Op expeditie naar Spitsbergen
Met een schip van de Noordse kustwacht ging het tweetal naar Spitsbergen. “Spitsbergen bereiken was slechts een deel van de reis. Daarna moesten we nog ijsberen en hun voetafdrukken vinden”, zegt Melanie.
“We brachten 10 dagen op zee en het ijs door”, gaat ze verder. “Er was bijna 24 uur daglicht, wat betekende dat we samen met de bemanning de hele dag door ijsberen konden spotten. We deden dit vanaf de brug, het hoogste niveau van het schip, en vanaf het dek. Helaas hebben we vanaf het schip geen ijsberen gezien, maar we hadden wel het geluk om prachtige arctische landschappen te zien, verschillende walrussen, baardrobben rondom het zee-ijs en vele duizenden zeevogels die zich voorbereidden op het broedseizoen in de zomer.
Én we vonden waar we voor kwamen: voetafdrukken van ijsberen. Ze bevonden zich op een klein arctisch eiland genaamd Hopen, vlakbij een Noors meteorologisch station.”
De eDNA-methode
“We onderzoeken de pootafdruk door de sneeuw te verzamelen.”, legt Micaela uit. “Deze sneeuw brengen we naar het lab waar het wordt gesmolten. Wanneer de vloeistof door een filter wegloopt, wordt het eDNA opgevangen. We hebben een mobiel laboratorium op het schip ingericht waar we de monsters konden verwerken. Het eDNA wordt vervolgens in de filters bewaard totdat we terug aan land zijn, waar we het verder onderzoeken.”

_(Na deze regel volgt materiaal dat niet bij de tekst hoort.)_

## config.mk

```make
export PLATFORM = sky130hd
export DESIGN_NAME = stall_pipe
export DESIGN_NICKNAME = d
export VERILOG_FILES = /design/src/rtl/stall_pipe_pkg.sv /design/src/rtl/stall_pipe_stage.sv /design/src/rtl/stall_pipe.sv
export SDC_FILE = /design/constraint.sdc
export NUM_CORES = 1
export LEC_CHECK = 0
export CELL_PAD_IN_SITES_DETAIL_PLACEMENT = 0
export CELL_PAD_IN_SITES_GLOBAL_PLACEMENT = 1
export CORE_UTILIZATION = 49
export DETAILED_ROUTE_END_ITERATION = 8
export GPL_ROUTABILITY_DRIVEN = 0
export PLACE_DENSITY_LB_ADDON = 0.1
export SLEW_MARGIN = 20
export SYNTH_ARGS = -nofsm -noshare
export SYNTH_HDL_FRONTEND = slang
export SYNTH_HIERARCHICAL = 1
export SYNTH_SLANG_ARGS = --single-unit
```

## constraint.sdc

```tcl
create_clock -name clk -period 7.8 [get_ports clk]
set_clock_uncertainty 0.15 [all_clocks]
set_input_delay 1.56 -clock clk [delete_from_list [all_inputs] [get_ports clk]]
set_output_delay 1.56 -clock clk [all_outputs]
set_load 0.005 [all_outputs]
```

## src/rtl/stall_pipe_pkg.sv

```systemverilog
`default_nettype none
// ============================================================================
//  Module   : stall_pipe_pkg
//  Purpose  : Shared constants and helpers for the elastic stall pipeline:
//             occupancy counter width and legal DEPTH range check.
//  Revision : 1.0 - initial release
// ============================================================================
package stall_pipe_pkg;

    localparam int MIN_DEPTH = 1;
    localparam int MAX_DEPTH = 16;

    // Width needed to count 0..depth valid stages.
    function automatic int occ_width(input int depth);
        return $clog2(depth + 1);
    endfunction

    // Elaboration-time legality test for the DEPTH parameter.
    function automatic bit depth_in_range(input int depth);
        return (depth >= MIN_DEPTH) && (depth <= MAX_DEPTH);
    endfunction

endpackage
`default_nettype wire

```

## src/rtl/stall_pipe_stage.sv

```systemverilog
`default_nettype none
// ============================================================================
//  Module   : pipe_stage
//  Purpose  : One slot of the elastic pipeline: a valid bit plus a WIDTH-bit
//             data register. The slot loads from its source whenever it is
//             empty or its successor will take the current word this cycle.
//  Ports    : clk, rst (async, active-high), flush (sync)
//             src_valid/src_data - word offered by the previous slot
//             rdy_next           - ready of the following slot (or out_ready)
//             v/d                - registered valid and data of this slot
//             rdy                - this slot can take a word this cycle
//  Options  : PIPE_DATA_CLR_EN - zero the data register whenever the slot
//             ends up empty (flush or drain without refill).
//  Revision : 1.0 - initial release
// ============================================================================
module pipe_stage
    import stall_pipe_pkg::*;
#(
    parameter int WIDTH = 32
) (
    input  logic             clk,
    input  logic             rst,
    input  logic             flush,
    input  logic             src_valid,
    input  logic [WIDTH-1:0] src_data,
    input  logic             rdy_next,
    output logic             v,
    output logic [WIDTH-1:0] d,
    output logic             rdy
);

    // An empty slot is always ready; a full one only if its word moves on.
    assign rdy = ~v | rdy_next;

    always_ff @(posedge clk or posedge rst) begin
        if (rst) begin
            v <= 1'b0;
            d <= '0;
        end else if (flush) begin
            v <= 1'b0;
`ifdef PIPE_DATA_CLR_EN
            d <= '0;
`endif
        end else if (rdy) begin
            v <= src_valid;
            if (src_valid) begin
                d <= src_data;
            end
`ifdef PIPE_DATA_CLR_EN
            else begin
                d <= '0;
            end
`endif
        end
    end

endmodule
`default_nettype wire

```

## src/rtl/stall_pipe.sv

```systemverilog
`default_nettype none
// ============================================================================
//  Module   : stall_pipe
//  Purpose  : Parametrised elastic register pipeline with per-stage valid
//             bits, valid/ready backpressure, bubble collapsing and a
//             synchronous flush. Full-throughput latency is DEPTH cycles.
//  Ports    : clk, rst (async, active-high), flush (sync, empties pipe)
//             in_valid/in_ready/in_data    - upstream handshake
//             out_valid/out_ready/out_data - downstream handshake
//             occupancy                    - number of valid stages
//  Options  : PIPE_DATA_CLR_EN - data of emptied stages is zeroed, so
//             out_data reads 0 whenever out_valid is 0.
//  Revision : 1.0 - initial release
// ============================================================================
module stall_pipe
    import stall_pipe_pkg::*;
#(
    parameter int WIDTH = 32,
    parameter int DEPTH = 4
) (
    input  logic                         clk,
    input  logic                         rst,
    input  logic                         flush,
    input  logic                         in_valid,
    output logic                         in_ready,
    input  logic [WIDTH-1:0]             in_data,
    output logic                         out_valid,
    input  logic                         out_ready,
    output logic [WIDTH-1:0]             out_data,
    output logic [occ_width(DEPTH)-1:0]  occupancy
);

    localparam int                 c_OCC_W    = occ_width(DEPTH);
    localparam bit                 c_DEPTH_OK = depth_in_range(DEPTH);
    localparam logic [c_OCC_W-1:0] c_OCC_ONE  = c_OCC_W'(1);

    if (!c_DEPTH_OK) begin : g_depth_check
        $error("stall_pipe: DEPTH must be within 1..16");
    end

    // Index 0 is the pipeline input; index i+1 is the output of stage i.
    logic [DEPTH:0] w_vs;
    logic [WIDTH-1:0] w_ds [DEPTH+1];
    logic w_in_xfer;
    logic w_out_xfer;
    logic [c_OCC_W-1:0] r_occ;

    assign w_vs[0] = in_valid & ~flush;
    assign w_ds[0] = in_data;

    genvar gi;
    for (gi = 0; gi < DEPTH; gi++) begin : g_stage
        logic w_rdy;
        logic w_rdy_nxt;

        // Ready ripples from the output back toward the input; each stage
        // owns its own net so the chain is not one self-referencing vector.
        if (gi == DEPTH - 1) begin : g_last
            assign w_rdy_nxt = out_ready;
        end else begin : g_inner
            assign w_rdy_nxt = g_stage[gi+1].w_rdy;
        end

        pipe_stage #(
            .WIDTH (WIDTH)
        ) u_stage (
            .clk       (clk),
            .rst       (rst),
            .flush     (flush),
            .src_valid (w_vs[gi]),
            .src_data  (w_ds[gi]),
            .rdy_next  (w_rdy_nxt),
            .v         (w_vs[gi+1]),
            .d         (w_ds[gi+1]),
            .rdy       (w_rdy)
        );
    end

    // Held low during reset so nothing is accepted into a pipe being cleared.
    assign in_ready  = g_stage[0].w_rdy & ~flush & ~rst;
    assign out_valid = w_vs[DEPTH];
    assign out_data  = w_ds[DEPTH];

    assign w_in_xfer  = in_valid & in_ready;
    assign w_out_xfer = out_valid & out_ready;

    // Words only enter at stage 0 and leave at the last stage, so tracking
    // the two handshakes keeps the count equal to the number of set v bits.
    always_ff @(posedge clk or posedge rst) begin
        if (rst) begin
            r_occ <= '0;
        end else if (flush) begin
            r_occ <= '0;
        end else if (w_in_xfer && !w_out_xfer) begin
            r_occ <= r_occ + c_OCC_ONE;
        end else if (w_out_xfer && !w_in_xfer) begin
            r_occ <= r_occ - c_OCC_ONE;
        end
    end

    assign occupancy = r_occ;

endmodule
`default_nettype wire

```

==> flow_summary.yaml <==
grt:
  pin_count_of_the_biggest_net_entering_global_routing: 29
  grt_first_pass_wirelength_um: 16370
  antenna_found_initial: 0
  globalRouteTotalUtil_pct: 20.22
  via_count_of_the_first_global_routing_pass: 3117
  grt_overflow_total: 0
detailed_routing:
  drt_iter0_markers: 42
  detail_route.wirelength_um: 9841
  ant_nets: 0
  drt_pre_antenna_iters: 4
  route.detailed.vias_per_inst: 5.021
  route.detailed.drc: 0
  detailroute.via_count: 2807
  post_drt_wl_per_cell_um: 17.60
timing:
  max_freq_ghz: 0.1870
  setup_violations: 0
  worstMarginPinSlew_ns: 0.9989
  min_period_ns: 5.347
  hold_ws_ns: 0.3486
  setup_repair_after_global_routing_missed_its_margin: "no"
  finalMaxSlewViolations: 0
  timing.final.hold_violations: 0
  timing.max_slew.rel_slack_pct: 33.33
  final_min_period_over_clock_period_pct: 68.56
  setup_total_negative_slack_ns: 0
setup_path:
  worst_r2r_endpoint: "occupancy[2]$_DFFE_PP0P_"
  worstPathCellList: "clkdlybuf4s50_1, nor2b_4, inv_1, nor2b_4, inv_1, nor2b_4, inv_1, nor2b_4, inv_1, nor3b_1, clkdlybuf4s50_1"
  timing.setup.critical_path_class: "primary input to output port"
  cp_max_fo: 4
  critPathSlowestCell: "sky130_fd_sc_hd__clkdlybuf4s50_1"
  critical_path.startpoint: "out_ready"
  crit_path_start_kind: "primary input"
  required_ns: 6.09
  critPathArrivalTime_ns: 3.64
  crit_path_end_kind: "output port"
  r2r_setup_slack_ns: 4.65
  worst_path_largest_cell_delay_ns: 0.49
  setup.worst_path.end: "in_ready"
  r2r_start: "g_stage[3].u_stage/v$_DFFE_PP0P_"
  r2r.worst_path.cells: 15
yosys:
  synth_xor_area_share_pct: 0.1649
  netlist_top_cells_area: "sky130_fd_sc_hd__dfrtp_1 64%, sky130_fd_sc_hd__mux2_2 28%, sky130_fd_sc_hd__buf_6 2.8%"
  netlist-cell-type-count: 16
  synth_sequential_area_ratio_pct: 63.60
  post_synthesis_mean_instance_area_sq_um: 16.44
  yosys.area.top_type_share_pct: 63.60
  yosys_warnings: 6
  synth-compound-area-share_pct: 0.09423
  synth_area_leader_cell: "sky130_fd_sc_hd__dfrtp_1"
  post_synth_mux_area_share_pct: 27.96
  synth_top_family_by_area: "multiplexers"
  synth-main-ff-cell: "sky130_fd_sc_hd__dfrtp_1"
  synth_cells: 323
  mappedNetlistNets: 361
  synth-edff-count: 0
  synthesis.area_sq_um: 5311
  post_synth_and_or_nand_nor_area_fraction_pct: 4.264
  postSynth.asyncResetShare_pct: 100.0
  synth.ff_latch_count: 135
  synthAdderAreaFrac_pct: 0.3769
cells_and_area:
  finalNonFillerCells: 559
  antenna_cells: 0
  final_layout_size_suffix_gt1_share_pct: 42.32
  final.fill_count: 791
  area_growth_syn_to_layout_pct: 26.76
  final_net_count: 448
  design_area_sq_um: 6733
die:
  design.portCount: 74
  floorplan.rows: 37
  die_width_um: 106.1
  die_y_um: 106.1
  placeableCoreArea_sq_um: 10420
  floorplan.initialDensity_pct: 50.99
  floorplan.die_area_sq_um: 11260
clock_network:
  clk_latency_ns: 0.52
  cts_hold_buffers: 0
  h_tree_levels: 4
  postCtsSetupBuffers: 0
  max-clock-path-buffers: 2
  path_clk_slew_ns: 0.06
  cts.root.buffer_cell: "sky130_fd_sc_hd__clkbuf_8"
  cts_resized: 0
  cts_made_buffers: 17
  cts_tree: "built"
  numClockSinks: 135
place:
  dp_hpwl_um: 6273
  port-buffer-count: 73
  placement.cell_area_sq_um: 6126
  dp_cells: 527
pwr:
  vdd_ir_drop_max_uv: 184.8
  report.power.total_mw: 2.034
  powerDensity_nw_per_um2: 302.2
  cellLeakagePower_nw: 2.992
run_status:
  run_status: "finished clean"
run:
  cap_violations: 0
min_path:
  worstHoldPathType: "register to register"
==> metal layers <==
metal	share of wire, %	track usage [%]
met2	49	30.43
met3	4.6	7.296
met5	0	0
met1	45	26.47
met4	1.4	8.631
==> kinds of logic (layout without fill, tap and decap cells) <==
kind of cell / after synthesis / count (layout)
fa+ha+maj: 1 / 1
xor+xnor: 1 / 1
flops: 135 / 135
mux: 132 / 132
buf+inv: 24 / 124
compound gates: 1 / 1
simple gates: 29 / 29
==> synthesized netlist by cell type (2+ instances only) <==
cell type                 number
sky130_fd_sc_hd__nor2b_1       2
sky130_fd_sc_hd__nor3b_4       4
sky130_fd_sc_hd__nor2_1       14
sky130_fd_sc_hd__dfrtp_1     135
sky130_fd_sc_hd__inv_1        11
sky130_fd_sc_hd__nand2_1       2
sky130_fd_sc_hd__buf_6        13
sky130_fd_sc_hd__nor2b_4       4
sky130_fd_sc_hd__mux2_2      131
==> power by group <==
group | leakage [nW] | switching, mW | internal [mW]
Clock | 0.307 | 0.281 | 0.526
Sequential | 1.71 | 0.0841 | 0.872
Combinational | 0.971 | 0.0826 | 0.189
==> cells in the final DEF (no fill, tap or decap) <==
cell | netlist | routed
sky130_fd_sc_hd__mux2_2 | 131 | 131
sky130_fd_sc_hd__and3b_2 | 1 | 1
sky130_fd_sc_hd__clkbuf_1 | 0 | 1
sky130_fd_sc_hd__dfrtp_1 | 135 | 135
sky130_fd_sc_hd__nor2b_1 | 2 | 2
sky130_fd_sc_hd__a21oi_1 | 1 | 1
sky130_fd_sc_hd__bufinv_16 | 0 | 3
sky130_fd_sc_hd__mux2i_1 | 1 | 1
sky130_fd_sc_hd__and3_1 | 1 | 1
sky130_fd_sc_hd__nor3b_1 | 1 | 1
sky130_fd_sc_hd__fa_1 | 1 | 1
sky130_fd_sc_hd__xor2_1 | 1 | 1
sky130_fd_sc_hd__inv_1 | 11 | 7
sky130_fd_sc_hd__nor2_1 | 14 | 14
sky130_fd_sc_hd__nand2_1 | 2 | 2
sky130_fd_sc_hd__clkbuf_16 | 0 | 16
sky130_fd_sc_hd__nor2b_4 | 4 | 4
sky130_fd_sc_hd__nor3b_4 | 4 | 4
sky130_fd_sc_hd__buf_4 | 0 | 8
sky130_fd_sc_hd__clkdlybuf4s50_1 | 0 | 73
sky130_fd_sc_hd__clkbuf_8 | 0 | 6
sky130_fd_sc_hd__clkinv_2 | 0 | 6
sky130_fd_sc_hd__clkinv_1 | 0 | 4
==> worst min path at each step <==
stage,start,end,slack [ns],cells after the start
floorplan,g_stage[0].u_stage/d[0]$_DFFE_PP0P_,g_stage[0].u_stage/d[0]$_DFFE_PP0P_,0.32,1
global placement,g_stage[1].u_stage/d[9]$_DFFE_PP0P_,g_stage[2].u_stage/d[9]$_DFFE_PP0P_,0.33,1
detailed placement,g_stage[1].u_stage/d[3]$_DFFE_PP0P_,g_stage[2].u_stage/d[3]$_DFFE_PP0P_,0.34,1
CTS,g_stage[2].u_stage/d[18]$_DFFE_PP0P_,g_stage[3].u_stage/d[18]$_DFFE_PP0P_,0.35,1
global route,g_stage[0].u_stage/d[4]$_DFFE_PP0P_,g_stage[0].u_stage/d[4]$_DFFE_PP0P_,0.36,1
finish,g_stage[1].u_stage/d[3]$_DFFE_PP0P_,g_stage[2].u_stage/d[3]$_DFFE_PP0P_,0.35,1
==> worst max-delay path: cells and delay by family <==
| family | cells | cell delay (ns) |
|---|---|---|
| and+or+nand+nor | 5 | 0.78 |
| buffers and inverters | 6 | 1.28 |
==> sequential cells by signal, indices dropped and copies added, names as in the netlist <==
name / flops
g_stage.u_stage/d: 128
g_stage.u_stage/v: 4
occupancy: 3
==> metrics by stage <==
| stage | util [%] | setup slack [ns] |
|---|---|---|
| detailed placement | 58.81 | 2.445 |
| floorplan | - | 3.552 |
| CTS | 64.64 | 2.436 |
| finish | 64.64 | 2.453 |
| global placement | 58.81 | 2.476 |
| global route | 64.64 | 2.333 |
==> area by class of cell <==
class                   instances  area, sq um  area share (%)
clock buffers                  23        486.7           7.229
clock inverters                 9        120.1           1.784
inverters                      11        41.29          0.6133
multi-input cells             164         1745           25.92
flip-flops and latches        135         3378           50.18
well taps                     136        170.2           2.527
repair buffers                 81        790.8           11.75
Note: power is estimated with default switching activity, not from simulation.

Melanie vult aan: “Een ander voordeel van deze nieuwe onderzoeksmethode is dat niet-wetenschappers, zoals jagers, spoorzoekers en leden van inheemse en lokale gemeenschappen, getraind kunnen worden om deel te nemen aan het verzamelen van sneeuw. Deze eDNA-methode op basis van voetafdrukken opent nieuwe mogelijkheden voor het monitoren van ijsberenpopulaties en is een waardevolle aanvulling op onze toolkit voor het behoud en beheer van deze iconische soort.”